The American Cancer Society conducted a study of more than 100,000 participants over a fourteen-year period and found that that men who sit for more than six hours a day have a 20% higher death rate compared to men who sit for three hours or less. Women who sit for six or more hours have a 40% higher death rate.2
You may be thinking, “What if I have to sit at least eight hours a day because of my job?” Consider getting a standing desk. Standing rather than sitting can burn up to fifty extra calories per hour. That may not seem like much, but if you could passively burn an extra 200-300 calories per a day at work, it’s a pretty significant benefit.
All gadgets aside, the real key is to adopt a more active lifestyle. For example, you could take breaks at work to walk for ten minutes. You could do jumping jacks while watching TV instead of sitting. Maybe you could park further away from the supermarket’s entrance to get a few extra steps. All of these little changes will help to increase your active output and reduce your risk of disease and death.

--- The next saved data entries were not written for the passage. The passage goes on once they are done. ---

**src/rtl/ex_mem_pipe_buf.sv**
```systemverilog
// Pipeline-stage register with valid/ready handshake and optional two-entry skid buffer.
// Carries a control word, NUM_BUSES data buses and a register write address.
module ex_mem_pipe_buf #(
    parameter int CTRL_SIZE      = 8,
    parameter int BUS_SIZE       = 32,
    parameter int NUM_BUSES      = 2,
    parameter int ADDR_SIZE      = 5,
    parameter int SKID           = 1,
    parameter int FLUSH_DATA     = 0,
    parameter int STALL_CNT_SIZE = 16
) (
    input  logic                          i_clk,
    input  logic                          i_reset_n,
    input  logic                          i_flush,
    input  logic                          i_cnt_clr,
    input  logic                          i_valid,
    output logic                          o_ready,
    input  logic [CTRL_SIZE-1:0]          i_ctrl,
    input  logic [NUM_BUSES*BUS_SIZE-1:0] i_data,
    input  logic [ADDR_SIZE-1:0]          i_addr_wr,
    output logic                          o_valid,
    input  logic                          i_ready,
    output logic [CTRL_SIZE-1:0]          o_ctrl,
    output logic [NUM_BUSES*BUS_SIZE-1:0] o_data,
    output logic [ADDR_SIZE-1:0]          o_addr_wr,
    output logic [STALL_CNT_SIZE-1:0]     o_stall_cnt
);

    localparam int DATA_SIZE = NUM_BUSES * BUS_SIZE;

    logic                      main_vld_q, main_vld_d;
    logic                      skid_vld_q, skid_vld_d;
    logic [CTRL_SIZE-1:0]      main_ctrl_q, main_ctrl_d;
    logic [CTRL_SIZE-1:0]      skid_ctrl_q, skid_ctrl_d;
    logic [DATA_SIZE-1:0]      main_data_q, main_data_d;
    logic [DATA_SIZE-1:0]      skid_data_q, skid_data_d;
    logic [ADDR_SIZE-1:0]      main_addr_q, main_addr_d;
    logic [ADDR_SIZE-1:0]      skid_addr_q, skid_addr_d;
    logic [STALL_CNT_SIZE-1:0] stall_cnt_q, stall_cnt_d;

    logic ready_raw;
    logic in_xfer;
    logic out_xfer;

    // With the skid entry, ready depends only on stored state, breaking the i_ready path.
    always_comb begin
        if (SKID != 0) ready_raw = !skid_vld_q;
        else           ready_raw = !main_vld_q || i_ready;
    end

    assign o_ready  = i_reset_n && ready_raw;
    assign in_xfer  = i_valid && o_ready;
    assign out_xfer = main_vld_q && i_ready;

    always_comb begin
        main_vld_d  = main_vld_q;
        skid_vld_d  = skid_vld_q;
        main_ctrl_d = main_ctrl_q;
        skid_ctrl_d = skid_ctrl_q;
        main_data_d = main_data_q;
        skid_data_d = skid_data_q;
        main_addr_d = main_addr_q;
        skid_addr_d = skid_addr_q;

        if (i_flush) begin
            main_vld_d  = 1'b0;
            skid_vld_d  = 1'b0;
            main_ctrl_d = '0;
            skid_ctrl_d = '0;
            if (FLUSH_DATA != 0) begin
                main_data_d = '0;
                skid_data_d = '0;
                main_addr_d = '0;
                skid_addr_d = '0;
            end
        end else if (!main_vld_q) begin
            if (in_xfer) begin
                main_vld_d  = 1'b1;
                main_ctrl_d = i_ctrl;
                main_data_d = i_data;
                main_addr_d = i_addr_wr;
            end
        end else if (!skid_vld_q) begin
            if (in_xfer && out_xfer) begin
                main_ctrl_d = i_ctrl;
                main_data_d = i_data;
                main_addr_d = i_addr_wr;
            end else if (in_xfer && (SKID != 0)) begin
                skid_vld_d  = 1'b1;
                skid_ctrl_d = i_ctrl;
                skid_data_d = i_data;
                skid_addr_d = i_addr_wr;
            end else if (out_xfer) begin
                main_vld_d = 1'b0;
            end
        end else if (out_xfer) begin
            skid_vld_d  = 1'b0;
            main_ctrl_d = skid_ctrl_q;
            main_data_d = skid_data_q;
            main_addr_d = skid_addr_q;
        end
    end

    // Clear has priority; the counter sticks at all-ones instead of wrapping.
    always_comb begin
        stall_cnt_d = stall_cnt_q;
        if (i_cnt_clr)
            stall_cnt_d = '0;
        else if (main_vld_q && !i_ready && !(&stall_cnt_q))
            stall_cnt_d = stall_cnt_q + STALL_CNT_SIZE'(1);
    end

    always_ff @(posedge i_clk or negedge i_reset_n) begin
        if (!i_reset_n) begin
            main_vld_q  <= 1'b0;
            skid_vld_q  <= 1'b0;
            main_ctrl_q <= '0;
            skid_ctrl_q <= '0;
            main_data_q <= '0;
            skid_data_q <= '0;
            main_addr_q <= '0;
            skid_addr_q <= '0;
            stall_cnt_q <= '0;
        end else begin
            main_vld_q  <= main_vld_d;
            skid_vld_q  <= skid_vld_d;
            main_ctrl_q <= main_ctrl_d;
            skid_ctrl_q <= skid_ctrl_d;
            main_data_q <= main_data_d;
            skid_data_q <= skid_data_d;
            main_addr_q <= main_addr_d;
            skid_addr_q <= skid_addr_d;
            stall_cnt_q <= stall_cnt_d;
        end
    end

    assign o_valid     = main_vld_q;
    assign o_ctrl      = main_vld_q ? main_ctrl_q : '0;
    assign o_data      = main_data_q;
    assign o_addr_wr   = main_addr_q;
    assign o_stall_cnt = stall_cnt_q;

endmodule
```
--- src/rtl/regfile_access_ctrl_if.sv ---
// Issue / operand / writeback / register-file port bundle for regfile_access_ctrl.
// slave  : the access controller's view.
// master : the surrounding pipeline and register file (testbench) view.
interface regfile_access_ctrl_if;
   logic        iss_valid;
   logic        iss_ready;
   logic [3:0]  iss_rs1;
   logic [3:0]  iss_rs2;

   logic        op_valid;
   logic        op_ready;
   logic [15:0] op_a;
   logic [15:0] op_b;

   logic        wb_valid;
   logic        wb_ready;
   logic [3:0]  wb_rd;
   logic [15:0] wb_data;

   logic [3:0]  rf_rwa1;
   logic [3:0]  rf_ra2;
   logic [15:0] rf_rd1;
   logic [15:0] rf_rd2;
   logic        rf_we;
   logic [15:0] rf_wd;

   modport slave (
      input  iss_valid, iss_rs1, iss_rs2, op_ready, wb_valid, wb_rd, wb_data, rf_rd1, rf_rd2,
      output iss_ready, op_valid, op_a, op_b, wb_ready, rf_rwa1, rf_ra2, rf_we, rf_wd
   );

   modport master (
      output iss_valid, iss_rs1, iss_rs2, op_ready, wb_valid, wb_rd, wb_data, rf_rd1, rf_rd2,
      input  iss_ready, op_valid, op_a, op_b, wb_ready, rf_rwa1, rf_ra2, rf_we, rf_wd
   );
endinterface

--- src/rtl/regfile_access_ctrl.sv ---
// Register-file access arbiter. Read port 1 and the write port share one
// address, so every cycle is either a READ (operand fetch) or a WRITE (drain
// the one-entry writeback buffer). Writes win by default; after STREAK_MAX
// consecutive writes a waiting issue is forced through, with the still
// buffered write bypassed into the operands.
module regfile_access_ctrl #(
   parameter int STREAK_MAX = 2
) (
   input logic                  clk,
   input logic                  rst,
   regfile_access_ctrl_if.slave bus
);
   localparam logic [1:0] STREAK_LIM = 2'(STREAK_MAX);

   typedef enum logic {
      CYC_READ  = 1'b0,
      CYC_WRITE = 1'b1
   } cyc_t;

   cyc_t        cyc;
   logic        out_space;
   logic        is_write;
   logic        iss_acc;
   logic        wb_acc;

   logic        wbuf_v;
   logic [3:0]  wbuf_rd;
   logic [15:0] wbuf_data;
   logic [1:0]  streak;

   logic        op_valid_q;
   logic [15:0] op_a_q;
   logic [15:0] op_b_q;

   logic        byp_v;
   logic [3:0]  byp_rd;
   logic [15:0] byp_data;
   logic [15:0] opnd_a;
   logic [15:0] opnd_b;

   // Cycle type: drain the buffer unless the streak limit lets a ready issue through.
   always_comb begin
      out_space = !op_valid_q || bus.op_ready;
      cyc       = CYC_READ;
      if (wbuf_v && !((streak >= STREAK_LIM) && bus.iss_valid && out_space))
         cyc = CYC_WRITE;
   end

   assign is_write    = (cyc == CYC_WRITE);
   assign bus.rf_we   = is_write;
   assign bus.rf_rwa1 = is_write ? wbuf_rd : bus.iss_rs1;
   assign bus.rf_ra2  = bus.iss_rs2;
   assign bus.rf_wd   = wbuf_data;
   assign bus.iss_ready = !is_write && out_space;
   assign bus.wb_ready  = !wbuf_v || is_write;
   assign bus.op_valid  = op_valid_q;
   assign bus.op_a      = op_a_q;
   assign bus.op_b      = op_b_q;

   assign iss_acc = bus.iss_valid && bus.iss_ready;
   assign wb_acc  = bus.wb_valid && bus.wb_ready;

   // Operand bypass: the buffered write is newest; otherwise a writeback landing this cycle.
   always_comb begin
      byp_v    = 1'b0;
      byp_rd   = 4'd0;
      byp_data = 16'd0;
      if (wbuf_v) begin
         byp_v    = 1'b1;
         byp_rd   = wbuf_rd;
         byp_data = wbuf_data;
      end else if (wb_acc) begin
         byp_v    = 1'b1;
         byp_rd   = bus.wb_rd;
         byp_data = bus.wb_data;
      end
      opnd_a = (byp_v && (byp_rd == bus.iss_rs1)) ? byp_data : bus.rf_rd1;
      opnd_b = (byp_v && (byp_rd == bus.iss_rs2)) ? byp_data : bus.rf_rd2;
   end

   // Write buffer: refill on accepted writeback, empty once drained.
   always_ff @(posedge clk or negedge rst) begin
      if (!rst) begin
         wbuf_v    <= 1'b0;
         wbuf_rd   <= 4'd0;
         wbuf_data <= 16'd0;
      end else if (wb_acc) begin
         wbuf_v    <= 1'b1;
         wbuf_rd   <= bus.wb_rd;
         wbuf_data <= bus.wb_data;
      end else if (is_write) begin
         wbuf_v    <= 1'b0;
      end
   end

   // Write streak: counts back-to-back WRITE cycles, saturating, reset by any READ.
   always_ff @(posedge clk or negedge rst) begin
      if (!rst)
         streak <= 2'd0;
      else if (is_write)
         streak <= (streak == 2'd3) ? 2'd3 : streak + 2'd1;
      else
         streak <= 2'd0;
   end

   // Operand register: load on issue accept, drop when consumed.
   always_ff @(posedge clk or negedge rst) begin
      if (!rst) begin
         op_valid_q <= 1'b0;
         op_a_q     <= 16'd0;
         op_b_q     <= 16'd0;
      end else if (iss_acc) begin
         op_valid_q <= 1'b1;
         op_a_q     <= opnd_a;
         op_b_q     <= opnd_b;
      end else if (bus.op_ready) begin
         op_valid_q <= 1'b0;
      end
   end
endmodule

--- src/flat_wrapper.sv ---
// flat-port wrapper written by rule: the top's interface ports become plain ports
module regfile_access_ctrl_flat 
#(
   parameter int STREAK_MAX = 2
)
  (clk, rst, bus_iss_valid, bus_iss_rs1, bus_iss_rs2, bus_op_ready, bus_wb_valid, bus_wb_rd, bus_wb_data, bus_rf_rd1, bus_rf_rd2, bus_iss_ready, bus_op_valid, bus_op_a, bus_op_b, bus_wb_ready, bus_rf_rwa1, bus_rf_ra2, bus_rf_we, bus_rf_wd);
  regfile_access_ctrl_if bus_i ();
  input logic clk;
  input logic rst;
  input wire logic [$bits(bus_i.iss_valid)-1:0] bus_iss_valid;
  input wire logic [$bits(bus_i.iss_rs1)-1:0] bus_iss_rs1;
  input wire logic [$bits(bus_i.iss_rs2)-1:0] bus_iss_rs2;
  input wire logic [$bits(bus_i.op_ready)-1:0] bus_op_ready;
  input wire logic [$bits(bus_i.wb_valid)-1:0] bus_wb_valid;
  input wire logic [$bits(bus_i.wb_rd)-1:0] bus_wb_rd;
  input wire logic [$bits(bus_i.wb_data)-1:0] bus_wb_data;
  input wire logic [$bits(bus_i.rf_rd1)-1:0] bus_rf_rd1;
  input wire logic [$bits(bus_i.rf_rd2)-1:0] bus_rf_rd2;
  output wire logic [$bits(bus_i.iss_ready)-1:0] bus_iss_ready;
  output wire logic [$bits(bus_i.op_valid)-1:0] bus_op_valid;
  output wire logic [$bits(bus_i.op_a)-1:0] bus_op_a;
  output wire logic [$bits(bus_i.op_b)-1:0] bus_op_b;
  output wire logic [$bits(bus_i.wb_ready)-1:0] bus_wb_ready;
  output wire logic [$bits(bus_i.rf_rwa1)-1:0] bus_rf_rwa1;
  output wire logic [$bits(bus_i.rf_ra2)-1:0] bus_rf_ra2;
  output wire logic [$bits(bus_i.rf_we)-1:0] bus_rf_we;
  output wire logic [$bits(bus_i.rf_wd)-1:0] bus_rf_wd;
  assign bus_i.iss_valid = bus_iss_valid;
  assign bus_i.iss_rs1 = bus_iss_rs1;
  assign bus_i.iss_rs2 = bus_iss_rs2;
  assign bus_i.op_ready = bus_op_ready;
  assign bus_i.wb_valid = bus_wb_valid;
  assign bus_i.wb_rd = bus_wb_rd;
  assign bus_i.wb_data = bus_wb_data;
  assign bus_i.rf_rd1 = bus_rf_rd1;
  assign bus_i.rf_rd2 = bus_rf_rd2;
  assign bus_iss_ready = bus_i.iss_ready;
  assign bus_op_valid = bus_i.op_valid;
  assign bus_op_a = bus_i.op_a;
  assign bus_op_b = bus_i.op_b;
  assign bus_wb_ready = bus_i.wb_ready;
  assign bus_rf_rwa1 = bus_i.rf_rwa1;
  assign bus_rf_ra2 = bus_i.rf_ra2;
  assign bus_rf_we = bus_i.rf_we;
  assign bus_rf_wd = bus_i.rf_wd;
  regfile_access_ctrl #(.STREAK_MAX(STREAK_MAX)) u_core (.clk(clk), .rst(rst), .bus(bus_i));
endmodule
--- config.mk ---
export PLATFORM = sky130hd
export DESIGN_NAME = regfile_access_ctrl_flat
export DESIGN_NICKNAME = d
export VERILOG_FILES = /design/src/rtl/regfile_access_ctrl_if.sv /design/src/rtl/regfile_access_ctrl.sv /design/src/flat_wrapper.sv
export SDC_FILE = /design/constraint.sdc
export NUM_CORES = 1
export LEC_CHECK = 0
export BUFFER_PORTS_ARGS = -buffer_cell sky130_fd_sc_hd__buf_4
export CAP_MARGIN = 20
export CORE_MARGIN = 2
export CORE_UTILIZATION = 45
export CTS_BUF_LIST = sky130_fd_sc_hd__clkbuf_2 sky130_fd_sc_hd__clkbuf_4 sky130_fd_sc_hd__clkbuf_8
export CTS_CLUSTER_DIAMETER = 50
export DETAILED_ROUTE_END_ITERATION = 8
export MAX_ROUTING_LAYER = met4
export PLACE_DENSITY = 0.88
export SYNTH_ARGS = -nofsm -noshare
export SYNTH_HDL_FRONTEND = slang
export SYNTH_SLANG_ARGS = --single-unit
--- constraint.sdc ---
create_clock -name clk -period 4.9 [get_ports clk]
set_clock_uncertainty 0.1 [all_clocks]
set_input_delay 0.735 -clock clk [delete_from_list [all_inputs] [get_ports clk]]
set_output_delay 0.735 -clock clk [all_outputs]
set_load 0.02 [all_outputs]
==> results.cfg <==
[outcome]
run_status = completed

[worst_setup_path]
cpMaxStageDelayCell = dfrtp_1
critPathLaunchType = register
path_cells = inv_1, a31oi_1, mux2_2, buf_4
path_max_fanout = 28
crit_path_max_incr_delay_ps = 980
cp_data_required_time_ps = 4070
cp_top_family = flip-flops
endpoint_kind = output port
crit_type = register to output port
cp.arrival_ps = 2550
worst-path-buf-inv = 2

[power_and_ir_drop]
cellLeakagePower_uw = 0.00180
powerDensity_mw_per_mm2 = 395
vdd_ir_drop_max_mv = 0.234

[yosys]
synth_area_mm2 = 0.00281
synth_compound_area_share_pct = 19.2
synth.yosys.seq_area_share_pct = 50.0
synth_top_family_by_area = compound AO/OA/AOI/OAI gates
synthMuxAreaShare_pct = 9.63
syn_avg_cell_area_um2 = 11.8
synthSimpleGateAreaFrac_pct = 13.4
ys_ff_latch = 56
syn-num-nets = 302
synthCells = 237
yosys_warnings = 0
synth.lib_cells_used.distinct = 28
synth-xor-area-share_pct = 3.12
synthAdderAreaFrac_pct = 0

[layout]
multi_input_area_mm2 = 0.00127
ff_latch_area_mm2 = 0.00140
nFillCells = 475
area_growth_syn_to_layout_pct = 35.8
fin_util_pct = 64.0
drive_gt1_share_pct = 46.3
design_area_mm2 = 0.00381
antenna_cells = 0
fin_nets = 414

[detailed_routing]
drtIter0Drc = 186
via_per_inst = 5.63
drt-wirelength-per-cell_um = 18.3
drt_first_pass_iters = 4
drcViolationCount = 0
vias = 2394
ant_nets = 0
drt-total-wl_um = 7780

[floorplanning]
start_util_pct = 47.1
die_h_um = 83.0
die_x_um = 83.0
core_mm2 = 0.00596
dieArea_mm2 = 0.00688
rows = 28
pin_count = 125

[sta]
fin_crit_ps = 3380
drv_slew = 0
setup-tns-final_ps = 0
rsz0062_at_grt = false
setup_viol = 0
tightest_slew_ps = 960
finalCritPeriodShare_pct = 69.0
slew_headroom_pct = 36.0
fmax_mhz = 296
hold_viol = 0

[clock_tree]
cts_sinks = 56
postCtsSetupRepairBufs = 0
htreeDepth = 2
insertion_delay_ps = 310
clockRootBuffer = clkbuf_8
clk_pin_slew_worst_paths_ps = 110
cts_buffers = 5
cts_tree = built
holdBufCountCts = 0
cts_buffer_depth = 2
cts_resized = 0

[placed_design]
io_buffers = 124
dp_hpwl_um = 5890
placed_cell_area_mm2 = 0.00372
gp_congestion = 0.855

[global_route]
grt_use_total_pct = 23.2
overflow = 0
grt_max_degree = 57
grt_pass1_vias = 2441
antenna_found_initial = 0
grt_pass1_wl_um = 12500

[worst_hold_path]
min-delay-path-class = input port to async pin

[run]
cap_violations = 0
## worst reg2reg max path, cell delays in order, from the launching register on
cell and delay [ps]:
dfrtp_1 750, nor2b_2 840, a22oi_2 170, o41a_1 730
a221o_1 440
## layout make-up
class / instances / share of cell area, %
sequential: 56 / 36.8
clock inverter: 3 / 0.657
timing repair buffer: 125 / 24.6
multi-input combinational: 158 / 33.4
clock buffer: 5 / 1.81
tap: 75 / 2.46
inverter: 3 / 0.296
## power by group
part / switching [uW] / internal, uW / leakage, uW
registers: 71.7 / 561 / 0.000678
clock network: 158 / 105 / 0.0000452
logic: 315 / 294 / 0.00108
## cells by family (layout without fill, tap and decap cells)
group,count (synthesis),count (layout)
compound gates,59,59
mux,24,24
simple gates,65,65
xor+xnor,10,10
buf+inv,23,136
flops,56,56
## through the flow
stage          total power [uW]  hold slack, ps  cells  setup WS, ps
4_1_cts                    1510             373    425          1550
5_1_grt                    1580             395    425          1360
3_5_place_dp               1250             360    417          1820
3_3_place_gp               1230             352    417          1870
2_1_floorplan               978             331    237          2000
6_report                   1500             370    425          1520
## path summary, 6_finish.rpt
| check | from | end | slack [ps] | cells past startpoint |
|---|---|---|---|---|
| min | rst | u_core.bus.rf_wd[7]$_DFFE_PN0P_ | 370 | 1 |
| max | u_core.wbuf_v$_DFFE_PN0P_ | bus_rf_rwa1[1] | 1520 | 4 |
| max reg2reg | u_core.wbuf_v$_DFFE_PN0P_ | u_core.bus.op_a[0]$_DFFE_PN0P_ | 1770 | 4 |
| min reg2reg | u_core.streak[0]$_DFF_PN0_ | u_core.streak[0]$_DFF_PN0_ | 370 | 1 |
| max in group asynchronous | rst | u_core.bus.op_b[15]$_DFFE_PN0P_ | 3850 | 1 |
| min in group clk | u_core.streak[0]$_DFF_PN0_ | u_core.streak[0]$_DFF_PN0_ | 370 | 1 |
## sequential cells by signal, indices dropped and copies added (netlist names)
register / cells
u_core.wbuf_rd: 4
u_core.bus.op_valid: 1
u_core.bus.rf_wd: 16
u_core.bus.op_b: 16
u_core.bus.op_a: 16
u_core.streak: 2
u_core.wbuf_v: 1
## layer usage
| layer | global-route usage, % | share of wire [%] | routed length (um) |
|---|---|---|---|
| met5 | - | 0 | 0 |
| met4 | 5.51 | 1.2 | 95 |
| met3 | 3.28 | 5.2 | 406 |
| met2 | 38.8 | 51 | 3930 |
| met1 | 30.1 | 43 | 3340 |
## layout by cell type (no fill, tap or decap)
cell type,netlist,layout
xor2_1,6,6
nor2_1,16,16
buf_4,4,125
and3_1,1,1
nand2b_1,1,1
a21boi_0,1,1
xnor2_1,4,4
mux2_2,24,24
nand4_1,1,1
inv_1,3,3
clkbuf_8,0,5
and2_1,33,33
a22oi_2,1,1
nor4_4,2,2
o21a_1,1,1
o21ai_1,3,3
nand3_1,1,1
dfrtp_1,56,56
o41a_1,2,2
inv_6,0,2
nand2_1,9,9
a31oi_1,1,1
a221o_1,32,32
nor2b_2,1,1
a22oi_1,16,16
a21oi_1,1,1
a22oi_4,1,1
clkinvlp_4,0,1
## cell usage after synthesis
library cell / n / area, um^2
a21boi_0: 1 / 7.51
a21oi_1: 1 / 5.00
a221o_1: 32 / 320
a22oi_1: 16 / 120
a22oi_2: 1 / 12.5
a22oi_4: 1 / 21.3
a31oi_1: 1 / 6.26
and2_1: 33 / 206
and3_1: 1 / 6.26
buf_2: 7 / 35.0
buf_4: 4 / 30.0
buf_6: 3 / 33.8
clkbuf_1: 6 / 22.5
dfrtp_1: 56 / 1400
inv_1: 3 / 11.3
mux2_2: 24 / 270
nand2_1: 9 / 33.8
nand2b_1: 1 / 6.26
nand3_1: 1 / 5.00
nand4_1: 1 / 6.26
nor2_1: 16 / 60.1
nor2b_2: 1 / 8.76
nor4_4: 2 / 42.5
o21a_1: 1 / 7.51
o21ai_1: 3 / 15.0
o41a_1: 2 / 22.5
xnor2_1: 4 / 35.0
xor2_1: 6 / 52.6
(Power assumes the default switching activity.)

How much should you exercise?
The current official recommendation for physical activity for adults is 150 minutes of moderate aerobic exercise per week, which comes out to twenty minutes per day. 45 This is actually down from the previous recommendation from the surgeon general, the Center for Disease Control, and the American College of Sports Medicine3, which formerly recommended thirty minutes per day.
What does the science say? Walking for 150 minutes per week is better than 60 minutes per week. 150 minutes of walking decreases risk for death by 7%. Reducing your walks to half that time drops your benefit by 3% or so. But, walking 300 minutes per week, or forty minutes per day, doubles your benefit for longevity. Walking an hour per day has more than three times the longevity benefit than following the recommended amount.4
Walking is used as an example because it is an activity that most people can do and because walking presents a very small risk of injury. When engaging in any exercise, especially vigorous exercise, it is advised to consult with your physician. This is particularly advised when getting back to exercise or doing it for the very first time.
- Dunstan DW, Barr ELM, Healy GN, et al. Television viewing time and mortality: the Australian Diabetes, Obesity and Lifestyle Study (AusDiab). Circulation. 2010;121(3):384-91.
- Patel AV, Bernstein L, Deka A, et al. Leisure time spent sitting in relation to total mortality in a prospective cohort of US adults. Am J Epidemiol. 2010;172(4):419-29.
- Pate RR, Pratt M, Blair SN, et al. Physical activity and public health. A recommendation from the Centers of Disease Control and Prevention and the American College of Sports Medicine. JAMA. 1995;273(5):402-7.
- Woodcock J, Franco OH, Orsini N, Roberts I. Non-vigorous physical activity and all-casue mortality: systematic review and meta-analysis of cohort studies. Int J Epidemiol. 2011;40(5): 1382-400.